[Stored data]
[Start of section]
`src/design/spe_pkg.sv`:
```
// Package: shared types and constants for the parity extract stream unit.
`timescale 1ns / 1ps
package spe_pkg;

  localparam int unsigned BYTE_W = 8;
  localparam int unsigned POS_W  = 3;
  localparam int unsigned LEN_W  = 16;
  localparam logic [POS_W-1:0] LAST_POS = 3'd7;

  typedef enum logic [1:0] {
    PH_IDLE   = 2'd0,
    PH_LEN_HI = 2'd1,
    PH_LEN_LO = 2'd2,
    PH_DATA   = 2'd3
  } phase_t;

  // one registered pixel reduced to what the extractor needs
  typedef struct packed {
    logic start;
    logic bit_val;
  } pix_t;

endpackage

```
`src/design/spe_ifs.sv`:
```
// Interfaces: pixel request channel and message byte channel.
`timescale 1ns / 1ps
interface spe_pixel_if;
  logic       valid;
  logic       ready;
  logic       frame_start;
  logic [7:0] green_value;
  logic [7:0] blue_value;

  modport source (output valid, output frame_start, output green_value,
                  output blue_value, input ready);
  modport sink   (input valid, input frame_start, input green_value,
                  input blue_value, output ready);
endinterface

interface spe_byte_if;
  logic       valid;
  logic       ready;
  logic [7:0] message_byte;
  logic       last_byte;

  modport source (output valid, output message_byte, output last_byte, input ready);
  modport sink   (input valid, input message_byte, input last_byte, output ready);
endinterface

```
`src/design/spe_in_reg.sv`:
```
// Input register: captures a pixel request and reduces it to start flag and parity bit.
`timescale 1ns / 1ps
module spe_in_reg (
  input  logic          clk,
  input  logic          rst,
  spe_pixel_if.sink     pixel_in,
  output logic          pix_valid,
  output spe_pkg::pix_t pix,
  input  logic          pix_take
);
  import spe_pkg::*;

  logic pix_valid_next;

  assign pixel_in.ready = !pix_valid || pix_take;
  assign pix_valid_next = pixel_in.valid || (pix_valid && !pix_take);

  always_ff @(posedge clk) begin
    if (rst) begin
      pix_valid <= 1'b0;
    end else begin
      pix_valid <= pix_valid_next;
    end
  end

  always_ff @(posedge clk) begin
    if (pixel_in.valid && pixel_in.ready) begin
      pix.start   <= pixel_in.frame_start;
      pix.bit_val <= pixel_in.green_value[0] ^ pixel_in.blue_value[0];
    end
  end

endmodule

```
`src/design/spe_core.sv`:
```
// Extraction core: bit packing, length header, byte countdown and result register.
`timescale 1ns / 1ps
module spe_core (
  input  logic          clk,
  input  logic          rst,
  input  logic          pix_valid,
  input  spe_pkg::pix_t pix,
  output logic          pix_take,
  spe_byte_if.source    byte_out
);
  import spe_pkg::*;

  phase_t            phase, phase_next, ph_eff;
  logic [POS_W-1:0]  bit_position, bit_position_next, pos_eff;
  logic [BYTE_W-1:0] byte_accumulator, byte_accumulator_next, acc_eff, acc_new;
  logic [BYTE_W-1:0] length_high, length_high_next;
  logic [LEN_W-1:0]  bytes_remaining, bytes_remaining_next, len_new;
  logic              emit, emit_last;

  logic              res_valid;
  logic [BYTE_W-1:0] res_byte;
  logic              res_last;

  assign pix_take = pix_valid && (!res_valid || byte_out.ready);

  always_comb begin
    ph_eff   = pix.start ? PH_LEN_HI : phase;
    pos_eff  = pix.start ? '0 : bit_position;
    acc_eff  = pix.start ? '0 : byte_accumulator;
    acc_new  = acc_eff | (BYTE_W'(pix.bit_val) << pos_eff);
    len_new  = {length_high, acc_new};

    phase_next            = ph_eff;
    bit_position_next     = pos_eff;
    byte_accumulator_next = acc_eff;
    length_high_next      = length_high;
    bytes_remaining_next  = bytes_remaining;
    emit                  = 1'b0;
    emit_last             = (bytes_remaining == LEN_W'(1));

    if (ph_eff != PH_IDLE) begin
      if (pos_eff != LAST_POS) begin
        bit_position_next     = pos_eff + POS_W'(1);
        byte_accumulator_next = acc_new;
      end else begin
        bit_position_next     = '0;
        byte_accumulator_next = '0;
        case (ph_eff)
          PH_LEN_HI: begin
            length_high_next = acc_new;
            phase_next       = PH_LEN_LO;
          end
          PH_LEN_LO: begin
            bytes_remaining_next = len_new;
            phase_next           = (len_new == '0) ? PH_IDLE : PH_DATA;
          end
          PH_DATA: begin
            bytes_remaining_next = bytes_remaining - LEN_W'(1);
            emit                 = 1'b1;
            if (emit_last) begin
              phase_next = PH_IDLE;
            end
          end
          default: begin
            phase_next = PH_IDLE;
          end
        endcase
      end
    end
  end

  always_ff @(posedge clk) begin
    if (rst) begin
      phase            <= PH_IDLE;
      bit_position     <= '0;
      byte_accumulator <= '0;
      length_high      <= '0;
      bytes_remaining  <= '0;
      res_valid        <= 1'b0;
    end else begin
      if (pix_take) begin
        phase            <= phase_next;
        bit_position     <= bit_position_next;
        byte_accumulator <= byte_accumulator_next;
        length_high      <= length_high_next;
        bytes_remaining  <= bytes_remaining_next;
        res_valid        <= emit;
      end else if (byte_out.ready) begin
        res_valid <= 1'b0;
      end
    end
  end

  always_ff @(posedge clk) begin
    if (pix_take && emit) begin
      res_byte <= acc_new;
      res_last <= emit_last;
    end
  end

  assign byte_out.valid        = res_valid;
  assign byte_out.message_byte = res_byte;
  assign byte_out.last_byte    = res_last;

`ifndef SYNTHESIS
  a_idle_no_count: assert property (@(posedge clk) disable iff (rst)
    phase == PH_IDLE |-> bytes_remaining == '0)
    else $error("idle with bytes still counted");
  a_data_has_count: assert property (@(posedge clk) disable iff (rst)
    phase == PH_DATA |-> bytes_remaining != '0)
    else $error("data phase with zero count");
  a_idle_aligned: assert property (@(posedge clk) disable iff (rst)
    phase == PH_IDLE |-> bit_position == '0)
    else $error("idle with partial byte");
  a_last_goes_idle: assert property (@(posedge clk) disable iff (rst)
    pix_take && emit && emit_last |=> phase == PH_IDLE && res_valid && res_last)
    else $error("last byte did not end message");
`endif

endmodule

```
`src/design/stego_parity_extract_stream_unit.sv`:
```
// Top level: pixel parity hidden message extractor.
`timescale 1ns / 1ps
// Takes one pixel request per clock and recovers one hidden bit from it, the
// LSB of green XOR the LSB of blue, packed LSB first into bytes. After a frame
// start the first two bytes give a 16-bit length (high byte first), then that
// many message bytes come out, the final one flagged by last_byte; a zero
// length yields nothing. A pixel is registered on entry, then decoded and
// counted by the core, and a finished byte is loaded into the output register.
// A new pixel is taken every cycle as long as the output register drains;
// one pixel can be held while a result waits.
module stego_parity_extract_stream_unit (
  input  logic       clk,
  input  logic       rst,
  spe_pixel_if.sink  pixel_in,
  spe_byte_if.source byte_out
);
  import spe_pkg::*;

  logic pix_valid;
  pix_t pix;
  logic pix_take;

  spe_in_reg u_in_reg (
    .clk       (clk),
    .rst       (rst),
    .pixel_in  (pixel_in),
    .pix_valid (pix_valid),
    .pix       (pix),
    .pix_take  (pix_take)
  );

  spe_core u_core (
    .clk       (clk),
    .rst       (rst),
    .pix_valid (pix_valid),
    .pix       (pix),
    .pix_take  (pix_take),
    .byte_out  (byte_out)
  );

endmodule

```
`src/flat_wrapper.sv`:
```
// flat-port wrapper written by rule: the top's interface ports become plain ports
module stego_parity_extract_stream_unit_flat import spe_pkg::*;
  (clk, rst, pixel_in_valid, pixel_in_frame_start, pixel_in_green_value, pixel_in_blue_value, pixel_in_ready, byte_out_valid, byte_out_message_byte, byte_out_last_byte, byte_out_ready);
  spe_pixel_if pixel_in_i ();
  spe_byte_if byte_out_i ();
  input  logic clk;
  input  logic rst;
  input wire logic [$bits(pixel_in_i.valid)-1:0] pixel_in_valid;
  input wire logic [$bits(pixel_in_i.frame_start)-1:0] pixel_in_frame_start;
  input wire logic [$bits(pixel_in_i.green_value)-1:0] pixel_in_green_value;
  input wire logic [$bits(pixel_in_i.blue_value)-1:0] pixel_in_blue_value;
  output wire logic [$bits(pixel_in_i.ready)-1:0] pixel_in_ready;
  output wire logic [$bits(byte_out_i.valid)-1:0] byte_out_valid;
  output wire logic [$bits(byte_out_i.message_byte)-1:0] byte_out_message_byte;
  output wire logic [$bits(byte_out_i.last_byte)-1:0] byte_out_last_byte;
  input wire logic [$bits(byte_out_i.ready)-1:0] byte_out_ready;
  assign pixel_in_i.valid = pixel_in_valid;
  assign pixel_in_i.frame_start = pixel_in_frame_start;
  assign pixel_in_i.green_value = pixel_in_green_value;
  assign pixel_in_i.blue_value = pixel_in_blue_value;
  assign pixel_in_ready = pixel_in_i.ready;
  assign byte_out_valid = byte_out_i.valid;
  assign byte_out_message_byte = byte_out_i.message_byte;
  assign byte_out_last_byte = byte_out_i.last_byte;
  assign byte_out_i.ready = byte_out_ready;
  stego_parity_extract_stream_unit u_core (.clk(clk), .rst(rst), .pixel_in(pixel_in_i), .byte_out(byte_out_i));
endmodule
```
[End of section]
[Start of section]
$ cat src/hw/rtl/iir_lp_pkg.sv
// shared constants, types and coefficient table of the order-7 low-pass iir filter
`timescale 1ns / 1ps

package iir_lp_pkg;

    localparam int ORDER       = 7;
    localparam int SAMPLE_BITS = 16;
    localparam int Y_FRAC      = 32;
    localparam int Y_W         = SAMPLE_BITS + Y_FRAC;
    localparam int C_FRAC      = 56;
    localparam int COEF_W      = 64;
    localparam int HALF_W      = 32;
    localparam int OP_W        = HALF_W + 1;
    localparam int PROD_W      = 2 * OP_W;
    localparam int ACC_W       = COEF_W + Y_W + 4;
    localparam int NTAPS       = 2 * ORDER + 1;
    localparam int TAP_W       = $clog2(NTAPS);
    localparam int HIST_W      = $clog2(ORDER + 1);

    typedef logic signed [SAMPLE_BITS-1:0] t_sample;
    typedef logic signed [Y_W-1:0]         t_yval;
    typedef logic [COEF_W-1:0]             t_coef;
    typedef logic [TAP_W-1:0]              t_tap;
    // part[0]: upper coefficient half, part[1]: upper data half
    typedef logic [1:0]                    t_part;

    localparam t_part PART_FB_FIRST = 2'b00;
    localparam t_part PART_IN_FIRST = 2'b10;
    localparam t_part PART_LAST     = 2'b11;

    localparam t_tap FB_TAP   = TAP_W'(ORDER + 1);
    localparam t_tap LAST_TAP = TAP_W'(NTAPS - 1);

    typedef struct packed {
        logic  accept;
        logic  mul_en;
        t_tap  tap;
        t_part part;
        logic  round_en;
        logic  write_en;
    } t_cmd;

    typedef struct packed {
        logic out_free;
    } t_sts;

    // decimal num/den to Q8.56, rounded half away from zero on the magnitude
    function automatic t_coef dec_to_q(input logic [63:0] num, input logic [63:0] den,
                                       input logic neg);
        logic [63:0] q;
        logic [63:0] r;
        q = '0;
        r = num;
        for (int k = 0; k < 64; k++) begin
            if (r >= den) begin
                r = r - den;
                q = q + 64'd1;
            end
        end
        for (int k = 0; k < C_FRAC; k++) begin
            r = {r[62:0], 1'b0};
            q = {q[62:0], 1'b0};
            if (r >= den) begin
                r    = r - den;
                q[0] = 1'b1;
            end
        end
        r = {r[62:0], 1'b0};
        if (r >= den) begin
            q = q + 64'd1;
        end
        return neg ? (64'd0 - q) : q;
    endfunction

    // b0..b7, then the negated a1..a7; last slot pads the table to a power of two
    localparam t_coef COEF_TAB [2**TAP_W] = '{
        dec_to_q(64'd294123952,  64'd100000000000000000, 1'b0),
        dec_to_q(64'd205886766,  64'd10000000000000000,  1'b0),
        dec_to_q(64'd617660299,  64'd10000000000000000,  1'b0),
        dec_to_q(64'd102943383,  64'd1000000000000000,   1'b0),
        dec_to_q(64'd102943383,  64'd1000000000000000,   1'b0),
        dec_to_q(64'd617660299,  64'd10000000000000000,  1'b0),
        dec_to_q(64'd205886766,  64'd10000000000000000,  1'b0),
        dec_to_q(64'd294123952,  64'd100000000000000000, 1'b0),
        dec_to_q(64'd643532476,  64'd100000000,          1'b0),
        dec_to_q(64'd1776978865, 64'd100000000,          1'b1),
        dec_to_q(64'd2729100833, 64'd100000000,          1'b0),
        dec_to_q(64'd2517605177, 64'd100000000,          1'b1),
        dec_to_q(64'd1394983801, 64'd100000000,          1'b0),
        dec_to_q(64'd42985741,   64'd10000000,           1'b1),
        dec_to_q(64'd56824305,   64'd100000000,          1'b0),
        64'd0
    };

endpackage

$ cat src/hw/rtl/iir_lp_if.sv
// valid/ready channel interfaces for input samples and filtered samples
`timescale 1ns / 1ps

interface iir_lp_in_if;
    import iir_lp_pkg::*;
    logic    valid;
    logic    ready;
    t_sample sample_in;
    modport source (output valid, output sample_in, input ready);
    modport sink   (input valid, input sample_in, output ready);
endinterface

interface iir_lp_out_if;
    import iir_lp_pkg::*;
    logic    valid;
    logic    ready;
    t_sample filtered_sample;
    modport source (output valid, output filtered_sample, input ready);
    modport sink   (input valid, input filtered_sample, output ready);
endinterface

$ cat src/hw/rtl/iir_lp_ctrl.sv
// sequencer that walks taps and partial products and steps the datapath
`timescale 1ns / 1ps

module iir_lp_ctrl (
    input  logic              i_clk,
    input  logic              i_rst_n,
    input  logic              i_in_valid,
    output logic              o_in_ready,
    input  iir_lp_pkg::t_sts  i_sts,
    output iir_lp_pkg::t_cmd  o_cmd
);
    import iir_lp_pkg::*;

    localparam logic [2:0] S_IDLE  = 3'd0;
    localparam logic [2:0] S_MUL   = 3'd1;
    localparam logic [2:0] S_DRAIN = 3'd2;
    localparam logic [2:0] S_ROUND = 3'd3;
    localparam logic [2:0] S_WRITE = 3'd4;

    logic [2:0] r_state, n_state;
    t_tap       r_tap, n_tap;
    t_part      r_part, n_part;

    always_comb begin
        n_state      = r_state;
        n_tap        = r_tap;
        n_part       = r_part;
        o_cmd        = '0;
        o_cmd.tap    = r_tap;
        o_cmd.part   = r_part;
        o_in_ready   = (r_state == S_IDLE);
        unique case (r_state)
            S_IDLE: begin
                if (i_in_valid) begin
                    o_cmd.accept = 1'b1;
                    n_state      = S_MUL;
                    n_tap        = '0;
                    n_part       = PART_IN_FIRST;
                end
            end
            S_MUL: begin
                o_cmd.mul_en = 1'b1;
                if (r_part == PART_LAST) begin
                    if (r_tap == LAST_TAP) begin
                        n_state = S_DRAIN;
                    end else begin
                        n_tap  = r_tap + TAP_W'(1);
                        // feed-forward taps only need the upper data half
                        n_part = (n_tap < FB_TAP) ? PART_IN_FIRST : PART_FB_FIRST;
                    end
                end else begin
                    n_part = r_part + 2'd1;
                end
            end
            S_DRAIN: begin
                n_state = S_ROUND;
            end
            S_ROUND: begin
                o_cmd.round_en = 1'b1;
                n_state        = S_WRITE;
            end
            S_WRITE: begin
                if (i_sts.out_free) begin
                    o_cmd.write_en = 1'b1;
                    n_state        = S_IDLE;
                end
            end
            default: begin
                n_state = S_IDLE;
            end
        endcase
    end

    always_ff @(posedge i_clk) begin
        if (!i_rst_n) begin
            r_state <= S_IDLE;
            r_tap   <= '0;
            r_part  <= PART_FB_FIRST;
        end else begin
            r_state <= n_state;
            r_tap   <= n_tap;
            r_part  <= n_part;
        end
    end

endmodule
[End of section]
# What to produce
Scan the lines above for the word "zero". Return each one that has it.

# Your response
    else $error("data phase with zero count");
// many message bytes come out, the final one flagged by last_byte; a zero
    // decimal num/den to Q8.56, rounded half away from zero on the magnitude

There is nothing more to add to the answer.